In campaigning for the presidential nomination, Mr. Edwards attacked President Bush as favoring the wealthy with his tax policies and blamed tax shelters as undermining the Medicare program.

Asked how Mr. Edwards's use of the tax shelter squared with his campaign positions, David Ginsberg, a Kerry campaign spokesman, said: "Senator Edwards believes that no individual should pay more than they owe in taxes, but he also believes that we should make sure our tax code reflects our values. The law should make sure everybody is paying their share - not one penny more and not one penny less."

The campaign said Mr. Edwards created the tax shelter, a so-called S Corporation, on the advice of his accountant, who cited its legal liability protections as well as its tax advantages, about two years after he left a larger firm to start his own practice with a partner.

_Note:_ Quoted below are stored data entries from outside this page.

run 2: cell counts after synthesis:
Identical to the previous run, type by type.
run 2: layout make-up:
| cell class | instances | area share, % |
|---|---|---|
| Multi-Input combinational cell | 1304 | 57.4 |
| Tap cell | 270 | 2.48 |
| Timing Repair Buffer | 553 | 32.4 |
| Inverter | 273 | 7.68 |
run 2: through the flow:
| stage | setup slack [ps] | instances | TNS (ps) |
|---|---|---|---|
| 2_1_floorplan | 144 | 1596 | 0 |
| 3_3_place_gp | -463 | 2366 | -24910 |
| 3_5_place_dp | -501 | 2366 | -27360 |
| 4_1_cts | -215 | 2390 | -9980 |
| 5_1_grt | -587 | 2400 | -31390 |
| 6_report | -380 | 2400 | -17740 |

His use of the tax shelter surfaced in his 1998 run for the Senate against Lauch Faircloth, the incumbent Republican, whose campaign manager called it a "deceitful ploy."

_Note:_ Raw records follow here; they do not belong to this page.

===== config.mk =====
export PLATFORM = sky130hd
export DESIGN_NAME = ir_motion_direction_detector_top
export DESIGN_NICKNAME = d
export VERILOG_FILES = /design/src/design/imdd_pkg.sv /design/src/design/imdd_lane.sv /design/src/design/imdd_merge.sv /design/src/design/ir_motion_direction_detector_top.sv
export SDC_FILE = /design/constraint.sdc
export NUM_CORES = 2
export LEC_CHECK = 0
export BUFFER_PORTS_ARGS = -buffer_cell sky130_fd_sc_hd__buf_2
export CORE_MARGIN = 4
export CORE_UTILIZATION = 31
export DETAILED_ROUTE_END_ITERATION = 10
export GPL_TIMING_DRIVEN = 0
export SLEW_MARGIN = 10
export SYNTH_ARGS = -nofsm -noshare
export SYNTH_HDL_FRONTEND = slang
export SYNTH_SLANG_ARGS = --single-unit

===== constraint.sdc =====
create_clock -name clk -period 12.4 [get_ports clk]
set_input_delay 1.24 -clock clk [delete_from_list [all_inputs] [get_ports clk]]
set_output_delay 1.24 -clock clk [all_outputs]
set_load 0.01 [all_outputs]

===== src/design/imdd_pkg.sv =====
package imdd_pkg;

  localparam int SAMPLE_W = 16;
  localparam int DIFF_W   = SAMPLE_W + 1;
  localparam int FRAC_W   = 16;
  localparam int AVG_W    = DIFF_W + FRAC_W;
  localparam int WEIGHT_W = 16;
  localparam int THR_W    = 16;
  localparam int TIME_W   = 32;
  localparam int CODE_W   = 4;
  localparam int CFG_IDX_W  = 3;
  localparam int CFG_DATA_W = 32;

  localparam logic [WEIGHT_W-1:0] WEIGHT_RESET   = 16'd3277;
  localparam logic [THR_W-1:0]    THRESHOLD_RESET = 16'd11;
  localparam logic [TIME_W-1:0]   INTERVAL_RESET  = 32'd100;

  // per-axis direction codes
  localparam logic [1:0] CODE_RISE = 2'd1;
  localparam logic [1:0] CODE_FALL = 2'd2;

  typedef enum logic [CFG_IDX_W-1:0] {
    REG_WEIGHT_13 = 3'd0,
    REG_WEIGHT_24 = 3'd1,
    REG_MOVE_THR  = 3'd2,
    REG_CHECK_INT = 3'd3
  } cfg_reg_t;

  typedef struct packed {
    logic rise;
    logic fall;
  } imdd_dir_t;

  typedef struct packed {
    logic valid;
    logic read;
    logic check;
  } imdd_stage_t;

endpackage


===== src/design/imdd_lane.sv =====
module imdd_lane import imdd_pkg::*; (
  input  logic                     clk,
  input  logic                     rst,
  input  logic                     upd,
  input  logic signed [DIFF_W-1:0] diff,
  input  logic [WEIGHT_W-1:0]      weight,
  input  logic                     chk,
  input  logic [THR_W-1:0]         thr,
  output imdd_dir_t                dir
);

  localparam int ERR_W  = AVG_W + 1;
  localparam int PROD_W = ERR_W + WEIGHT_W + 1;
  localparam int STEP_W = PROD_W - FRAC_W;

  logic signed [AVG_W-1:0]  avg;
  logic signed [AVG_W-1:0]  mark;
  logic signed [AVG_W-1:0]  avg_next;
  logic signed [AVG_W-1:0]  target;
  logic signed [ERR_W-1:0]  err;
  logic signed [PROD_W-1:0] prod;
  logic signed [PROD_W-1:0] prod_rnd;
  logic signed [STEP_W-1:0] step;
  logic signed [STEP_W-1:0] sum;
  logic signed [ERR_W-1:0]  delta;
  logic signed [ERR_W-1:0]  thr_q;

  assign target   = {diff, {FRAC_W{1'b0}}};
  assign err      = {target[AVG_W-1], target} - {avg[AVG_W-1], avg};
  assign prod     = $signed({1'b0, weight}) * err;
  // round half up, then floor by arithmetic shift
  assign prod_rnd = prod + $signed(PROD_W'(1) <<< (FRAC_W - 1));
  assign step     = prod_rnd[PROD_W-1:FRAC_W];
  assign sum      = {{(STEP_W-AVG_W){avg[AVG_W-1]}}, avg} + step;
  assign avg_next = sum[AVG_W-1:0];

  assign delta = {avg[AVG_W-1], avg} - {mark[AVG_W-1], mark};
  assign thr_q = $signed({{(ERR_W-THR_W-FRAC_W){1'b0}}, thr, {FRAC_W{1'b0}}});

  assign dir.rise = delta > thr_q;
  assign dir.fall = delta < -thr_q;

  always_ff @(posedge clk) begin
    if (rst) begin
      avg  <= '0;
      mark <= '0;
    end else begin
      if (upd) avg <= avg_next;
      // avg here already holds the value after the checked sample
      if (chk) mark <= avg;
    end
  end

endmodule


===== src/design/imdd_merge.sv =====
module imdd_merge import imdd_pkg::*; (
  input  logic              clk,
  input  logic              rst,
  input  imdd_stage_t       stage,
  input  imdd_dir_t         dir13,
  input  imdd_dir_t         dir24,
  input  logic              out_ready,
  output logic              out_valid,
  output logic [CODE_W-1:0] out_code,
  output logic              stall
);

  logic [CODE_W-1:0] sticky;
  logic [CODE_W-1:0] sticky_next;
  logic              go;

  assign stall = stage.valid & stage.read & out_valid & ~out_ready;
  assign go    = stage.valid & stage.read & ~stall;

  always_comb begin
    sticky_next = sticky;
    if (stage.valid & stage.check) begin
      if (dir13.rise)      sticky_next[1:0] = CODE_RISE;
      else if (dir13.fall) sticky_next[1:0] = CODE_FALL;
      if (dir24.rise)      sticky_next[3:2] = CODE_RISE;
      else if (dir24.fall) sticky_next[3:2] = CODE_FALL;
    end
    if (go) sticky_next = '0;
  end

  always_ff @(posedge clk) begin
    if (rst) begin
      sticky    <= '0;
      out_valid <= 1'b0;
    end else begin
      sticky <= sticky_next;
      if (go) begin
        out_valid <= 1'b1;
      end else if (out_ready) begin
        out_valid <= 1'b0;
      end
    end
  end

  always_ff @(posedge clk) begin
    if (go) out_code <= sticky;
  end

endmodule


===== src/design/ir_motion_direction_detector_top.sv =====
// IR motion direction detector.
// Input stream s_*: one beat is either a sample (tuser = 0) carrying four
// signed IR channels and a millisecond timestamp, or a read request
// (tuser = 1). Samples produce no output; each read produces one beat on
// m_* with the sticky movement code, which is cleared by the read.
// cfg_*: register writes (0 weight 1-3, 1 weight 2-4, 2 threshold,
// 3 check interval), always ready; write only while the block is idle.
// Throughput: one input beat per cycle while s_tready is high. Each axis lane
// updates its average in the accept cycle with one 17x34 multiply in its
// feedback loop; the direction check and the read run in the next cycle in
// the merge stage, and a read's result goes through the stage register and
// the output register to m_*. If m_tready is low, the output register holds
// the result and samples keep flowing; s_tready drops only when a second
// read reaches the merge stage while the first result still waits.
// Reset clears averages, marks, last check time, sticky code and loads the
// register defaults; no output is pending after reset.
module ir_motion_direction_detector_top import imdd_pkg::*; (
  input  logic                  clk,
  input  logic                  rst,
  input  logic                  s_tvalid,
  output logic                  s_tready,
  // ir_one[15:0], ir_two[31:16], ir_three[47:32], ir_four[63:48], now_ms[95:64]
  input  logic [95:0]           s_tdata,
  // kind[0]
  input  logic                  s_tuser,
  output logic                  m_tvalid,
  input  logic                  m_tready,
  // movement_code[3:0], zero pad[7:4]
  output logic [7:0]            m_tdata,
  input  logic                  cfg_valid,
  output logic                  cfg_ready,
  input  logic [CFG_IDX_W-1:0]  cfg_index,
  input  logic [CFG_DATA_W-1:0] cfg_data
);

  logic [WEIGHT_W-1:0] weight_axis13;
  logic [WEIGHT_W-1:0] weight_axis24;
  logic [THR_W-1:0]    move_threshold;
  logic [TIME_W-1:0]   check_interval_ms;
  logic [TIME_W-1:0]   last_check_ms;

  logic signed [SAMPLE_W-1:0] ir_one, ir_two, ir_three, ir_four;
  logic [TIME_W-1:0]          now_ms;
  logic [TIME_W-1:0]          elapsed;
  logic signed [DIFF_W-1:0]   diff13, diff24;
  logic                       accept, sample, check;
  logic                       stall;
  imdd_stage_t                stage;
  imdd_dir_t                  dir13, dir24;
  logic [CODE_W-1:0]          code;

  assign ir_one   = s_tdata[15:0];
  assign ir_two   = s_tdata[31:16];
  assign ir_three = s_tdata[47:32];
  assign ir_four  = s_tdata[63:48];
  assign now_ms   = s_tdata[95:64];

  assign s_tready  = ~stall;
  assign cfg_ready = 1'b1;
  assign accept    = s_tvalid & s_tready;
  assign sample    = accept & ~s_tuser;
  assign elapsed   = now_ms - last_check_ms;
  assign check     = sample & (elapsed > check_interval_ms);

  assign diff13 = DIFF_W'(ir_one) - DIFF_W'(ir_three);
  assign diff24 = DIFF_W'(ir_two) - DIFF_W'(ir_four);

  always_ff @(posedge clk) begin
    if (rst) begin
      weight_axis13     <= WEIGHT_RESET;
      weight_axis24     <= WEIGHT_RESET;
      move_threshold    <= THRESHOLD_RESET;
      check_interval_ms <= INTERVAL_RESET;
    end else if (cfg_valid & cfg_ready) begin
      case (cfg_reg_t'(cfg_index))
        REG_WEIGHT_13: weight_axis13     <= cfg_data[WEIGHT_W-1:0];
        REG_WEIGHT_24: weight_axis24     <= cfg_data[WEIGHT_W-1:0];
        REG_MOVE_THR:  move_threshold    <= cfg_data[THR_W-1:0];
        REG_CHECK_INT: check_interval_ms <= cfg_data[TIME_W-1:0];
        default: ;
      endcase
    end
  end

  always_ff @(posedge clk) begin
    if (rst) begin
      last_check_ms <= '0;
      stage         <= '0;
    end else begin
      if (check) last_check_ms <= now_ms;
      // only a read can stall here, so a check is never repeated
      if (!stall) begin
        stage.valid <= accept;
        stage.read  <= accept & s_tuser;
        stage.check <= check;
      end
    end
  end

  imdd_lane u_lane13 (
    .clk    (clk),
    .rst    (rst),
    .upd    (sample),
    .diff   (diff13),
    .weight (weight_axis13),
    .chk    (stage.valid & stage.check),
    .thr    (move_threshold),
    .dir    (dir13)
  );

  imdd_lane u_lane24 (
    .clk    (clk),
    .rst    (rst),
    .upd    (sample),
    .diff   (diff24),
    .weight (weight_axis24),
    .chk    (stage.valid & stage.check),
    .thr    (move_threshold),
    .dir    (dir24)
  );

  imdd_merge u_merge (
    .clk       (clk),
    .rst       (rst),
    .stage     (stage),
    .dir13     (dir13),
    .dir24     (dir24),
    .out_ready (m_tready),
    .out_valid (m_tvalid),
    .out_code  (code),
    .stall     (stall)
  );

  assign m_tdata = {{(8-CODE_W){1'b0}}, code};

`ifndef SYNTHESIS
  a_stall_cause: assert property (@(posedge clk) disable iff (rst)
    !s_tready |-> (stage.valid && stage.read && m_tvalid && !m_tready))
    else $error("input stalled without a blocked read");

  a_read_result: assert property (@(posedge clk) disable iff (rst)
    (stage.valid && stage.read && !stall) |=> m_tvalid)
    else $error("read left merge stage without a result");

  a_check_sample: assert property (@(posedge clk) disable iff (rst)
    (stage.valid && stage.check) |-> !stage.read)
    else $error("check flagged on a read beat");

  a_check_time: assert property (@(posedge clk) disable iff (rst)
    check |=> (last_check_ms == $past(now_ms)))
    else $error("last check time not updated");
`endif

endmodule

# == After elaboration in Yosys (flattened, before gate mapping) ==
# Cells that the tools add are included.
# word_totals
reg_bits,256
wordCells,67
# op_classes
add_sub_neg,12
mul,2
n_lt_le_gt_ge,5
eq_ne,3
n_mux,6
n_bitwise,12
n_reduce_logical,11
# ops
op,n
$sub A33 B33 Y34,4
$add A49 B17 Y49 const B,2
$mul A17 B34 Y49,2
$gt A34 B33 Y1,2
$lt A34 B34 Y1,2
$add A33 B33 Y33,2
$neg A32 Y34,1
$sub A16 B16 Y17,2
$gt A32 B32 Y1,1
$sub A32 B32 Y32,1
$reduce_and A2 Y1,6
$and A1 B1 Y1,9
$mux W2,4
$eq A3 B2 Y1 const B,2
$reduce_bool A2 Y1,3
$eq A3 B1 Y1 const B,1
$logic_not A3 Y1,1
$not A1 Y1,3
$mux W1,2
$reduce_or A2 Y1,1

# == Depth between registers and ports, before layout ==
# depth
ltp_word,7
ltp_mapped,57

# == By module ==
# From an unflattened synthesis, not the netlist that was laid out.
# hier_totals
hier_cells,7261
hier_area_um2,61356.3
# by_module_without_submodules
module,n_inst,cells_per_inst,area_each_um2,seq_area_each_um2
imdd_lane (u_lane13),1,3078,26346.5,1321.3
imdd_lane (u_lane24),1,3035,26142.6,1321.3
ir_motion_direction_detector_top,1,1120,8501.9,2302.2
imdd_merge,1,28,365.4,220.2

# == Worst setup path after synthesis ==
# No wires, ideal clock.
# synth_timing
path_kind,input port to flip-flop
from,in s_tdata[16]
to,reg u_lane24.avg[32]
setup_ps,70
t_arrival_ps,12262
t_required_ps,12330
path_slack_ps,67
stages,56
cell_sequence,inv_1 > ha_1 > fa_1 > nor2b_1 > o21ai_0 > a21boi_0 > o21ai_0 > a21boi_0 > o21ai_0 > a21boi_0 > nor2_1 > ha_1 > and3_1 > and3_1 > and3_1 > a211oi_1 > a21oi_1 > o21ai_0 > (+20 left out) > nand2b_1 > nor3_1 > o31ai_1 > o311ai_1 > a21oi_1 > a31oi_1 > ha_1 > a21o_1 > a21oi_1 > nor2b_1 > o21ai_0 > nand2_1 > a31oi_1 > a211o_1 > xnor3_1 > o31a_1 > or4_1 > a21oi_1
# synth_between
elab_chain_len,5
# synth_lines
element,line,source
"start, declared",ir_motion_direction_detector_top.sv:23,"input logic [95:0] s_tdata,"
$sub A16 B16 Y17,ir_motion_direction_detector_top.sv:66,assign diff24 = DIFF_W'(ir_two) - DIFF_W'(ir_four);
$sub A33 B33 Y34,imdd_lane.sv:29,"assign err = {target[AVG_W-1], target} - {avg[AVG_W-1], avg};"
$mul A17 B34 Y49,imdd_lane.sv:30,"assign prod = $signed({1'b0, weight}) * err;"
$add A49 B17 Y49,imdd_lane.sv:32,assign prod_rnd = prod + $signed(PROD_W'(1) <<< (FRAC_W - 1));
$add A33 B33 Y33,imdd_lane.sv:34,"assign sum = {{(STEP_W-AVG_W){avg[AVG_W-1]}}, avg} + step;"
"end signal, assigned",imdd_lane.sv:48,if (upd) avg <= avg_next;
"end, declared",imdd_lane.sv:16,logic signed [AVG_W-1:0] avg;
# Every way passes these cells.
# A chain may end at the register's enable or synchronous reset.

# == Worst setup path after layout ==
# Same ends and word-level chain as after synthesis.

==> impl_results.md <==
* Status: completed
* Initial drt markers at around 3300
* Yosys warning count at 0
* Met2 wire length at a little under 90000 microns
* Highest cell delay on the worst timing path at 540 ps
* Post-synthesis compound-gate area fraction at 10.5%
* Reg clk slew, reported paths at around 60 ps
* IO Port Bufs at between 100 and 150
* Vias at roughly 50000
* Largest net degree at the start of global routing at 17
* Share of cells above drive strength 1 at 7.18%
* Area of the mapped netlist at about 0.06 sq mm
* Routed wire length on met3 at between 10000 and 15000 microns
* Tmin final at approximately 12000 ps
* CP Max Fanout at 10
* Core Util, Final at between 30% and 40%
* Die Y-Extent at roughly 450 microns
* Die X at about 450 microns
* Initial Util at between 30% and 40%
* Drt pass-1 iters at 6
* FP Rows at 161
* Worst path most repeated cell: fa_1
* Global-route usage over all layers at 18.7%
* H-Tree Level Count at 1
* Mux share of post-synthesis cell area at 0.706%
* Hpwl dp at between 150000 and 200000 microns
* Number of synthesized flops with an enable pin at 4
* Simple logic cell fraction of the synthesized area at between 15 and 20%
* Critical path endpoint category: flip-flop
* First-pass GRT wire length at between 200000 and 300000 microns
* Die ar. at ~0.2 sq mm
* Sink Count at ~260
* Top FF cell, synth: dfxtp_1
* Antenna Violating Nets Remaining at 0
* Final hold violations at 0
* Worst-Skew Late Latency at between 500 and 600 ps
* Kind of critical path: input pin to flip-flop
* Syn-to-layout area delta at 11.7%
* Clock skew at ~12 ps
* Syn Inst Count at around 7300
* #FFs+latches synth at 256
* Met1 WL at around 80000 microns
* GRT overflow at 0
* CTS tree: done
* Tcrit/Tclk final at between 90% and 100%
* Startpoint type of the worst setup path: input pin
* Tightest Pin Transition at 1420 ps
* Clock Path Buffers at 3
* CTS Buf Count at 30
* Critical path's slowest cell: fa_1
* Min-Delay Path Class: flip-flop to flip-flop
* Cts hold-fix bufs at 0
* CP arrival at ~13000 ps
* Slew headroom at 5.52%
* FMAX at about 80 MHz
* Initial antenna violation count at 24
* Worst-case hold slack at roughly 440 ps
* Nets at between 9000 and 10000
* Core footprint at between 0.15 and 0.2 sq mm
* DRC Markers at 0
* Sequential fraction of the synthesis area at 8.59%
* Avg Synthesized Cell Area at 8.25 sq um
* Final setup violation count at 0
* Xor and xnor area share after synthesis at 4.30%
* Root buf cell: clkbuf_16
* WL final at ~190000 microns
* Dpl cells at ~10000
* Synth Area in Adders at between 40% and 50%
* Vias in the first global route at just over 50000
* Setup TNS at 0 ps
* Cell variety after synth at 84
* Unrepaired setup endpoints after global routing: true
* Finished Layout Cells at 10100
* FFs w/ async S/R, synth at 0%
* # IOs at 148
* Critical Path RT at about 13000 ps
* Fin. max-slew vios at 0
* Via density at 4.92
* Top Layer Used: met4
* Main combinational cell family by area after synthesis: adder cells
* Max-Cap Viols at 0
* Placer Congestion at between 0.9 and 1
* Routed wire per std cell at 18.8 microns
* Fillers at approximately 20000
cell families (layout without fill, tap and decap cells):
kind of cell / count (synthesis) / after routing
AOI/OAI and AO/OA: 1011 / 1011
xor gates and xnor gates: 293 / 293
adders and majority gates: 1629 / 1629
buffers and inverters: 1759 / 2016
DFF: 256 / 256
muxes: 42 / 42
other: 2 / 17
and+or+nand+nor: 2296 / 2296
synth_stat cells (7+ instances only):
| master | count | area, sq um |
|---|---|---|
| inv_1 | 1472 | 5530 |
| nand2_1 | 1038 | 3900 |
| fa_1 | 1005 | 20100 |
| ha_1 | 624 | 7810 |
| and2_1 | 581 | 3630 |
| a21oi_1 | 410 | 2050 |
| clkbuf_1 | 266 | 998 |
| nor2_1 | 258 | 968 |
| dfxtp_1 | 252 | 5040 |
| xnor2_1 | 214 | 1870 |
| o21ai_0 | 147 | 736 |
| a21o_1 | 134 | 1010 |
| nand3_1 | 78 | 390 |
| xor2_1 | 77 | 674 |
| nor3_1 | 76 | 380 |
| nand2b_1 | 44 | 275 |
| o21a_1 | 43 | 323 |
| nor2b_1 | 42 | 263 |
| nand4_1 | 41 | 257 |
| mux2i_1 | 39 | 390 |
| a31oi_1 | 35 | 219 |
| a211oi_1 | 33 | 248 |
| o21bai_1 | 32 | 240 |
| and3_1 | 31 | 194 |
| or3_1 | 25 | 156 |
| o211ai_1 | 24 | 180 |
| nor4_1 | 20 | 125 |
| a21boi_0 | 19 | 143 |
| o31ai_1 | 14 | 105 |
| nand3b_1 | 11 | 82.6 |
| or2_2 | 11 | 68.8 |
| nor3b_1 | 10 | 75.1 |
| o22ai_1 | 9 | 56.3 |
| a2111oi_0 | 8 | 70.1 |
| a211o_1 | 8 | 70.1 |
| a22o_1 | 8 | 70.1 |
| buf_1 | 8 | 30.0 |
| o31a_1 | 8 | 70.1 |
| buf_2 | 7 | 35.0 |
| o2111ai_1 | 7 | 61.3 |
registers in the layout, indices dropped and copies added, names as in the netlist:
register	count
u_lane13.mark	33
u_lane24.mark	33
u_lane24.avg	33
u_merge.out_valid	1
weight_axis13	16
u_merge.sticky	4
stage	3
check_interval_ms	32
last_check_ms	32
u_merge.out_code	4
weight_axis24	16
move_threshold	16
u_lane13.avg	33
cell usage in the layout (no fill, tap or decap), drive strengths merged, types with 43 or more instances in the layout:
cell type and count:
nand2 1039, nor3 76, o21a 43, nand2b 44
inv 1472, nand3 78, a21o 134, ha 624
a21oi 410, xor2 77, buf 241, dfxtp 252
o21ai 151, fa 1005, xnor2 215, and2 581
clkbuf 294, nor2 258
cell type report:
class,count,area (sq um),share of cell area (%)
multi-input cells,5276,49800,74.2
flip-flops and latches,256,5160,7.69
plain buffers,277,1200,1.79
inverters,1472,5530,8.23
well taps,2526,3160,4.71
clock inverters,9,88.8,0.132
repair buffers,214,1260,1.88
diodes,12,30.0,0.0447
clock buffers,44,883,1.32
what timing repair did:
item | CTS | global route
endpoints found under the setup margin | 29 | 19
gates resized for setup | 164 | 230
cloned | 0 | 1
pin swaps | 39 | 100
buffers inserted | 28 | 45
final timing paths:
check	start	depth (start not counted)	to	slack, ps
max	s_tdata[16]	53	u_lane24.avg[32]	190
min	u_merge.sticky[2]	0	u_merge.out_code[2]	440
max reg2reg	u_lane24.avg[0]	43	u_lane24.avg[32]	440
min reg2reg	u_merge.sticky[2]	0	u_merge.out_code[2]	440
metal layers:
metal	vias up	global-route usage, %
li1	23100	-
met1	24700	24.7
met2	1478	31.3
met3	305	2.15
met4	0	7.47
met5	-	0
critical path: cells and delay by family:
family,cells,cell delay [ps]
compound gates,22,3650
xor+xnor,2,320
fa+ha+maj,11,4490
buf+inv,7,910
simple gates,11,2060
stage by stage:
step	setup slack [ps]	instance area (sq um)
floorplan	67.2	60100
global placement	-3010	64000
detailed placement	-3080	64000
CTS	-16.0	65900
global route	-225	67100
finish	191	67100
Power is left out: the tool's default activity adds up to more than one toggle a clock period on the data nets, which glitch-free logic cannot reach.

But accountants and tax-law specialists say that S Corporations have grown increasingly popular with lawyers, contractors and entrepreneurs. The IRS received 3,191,108 such filings last year. If anything, these experts said, Mr. Edwards used it rather conservatively.

While most of his income, which included some investments, was labeled dividends on the S Corporation, for which he paid no Medicare tax, Mr. Edwards did designate $360,000 a year as wages on which he was taxed for Medicare.

But even those whose business it is to collect taxes said they could find no fault with what Mr. Edwards did. "Let's face it," said Veranda Smith, a government affairs associate with the Federation of Tax Administrators. "I work for the state tax agencies, and I'm perfectly happy to say that anyone who puts in a structure that pays more taxes than necessary is nuts."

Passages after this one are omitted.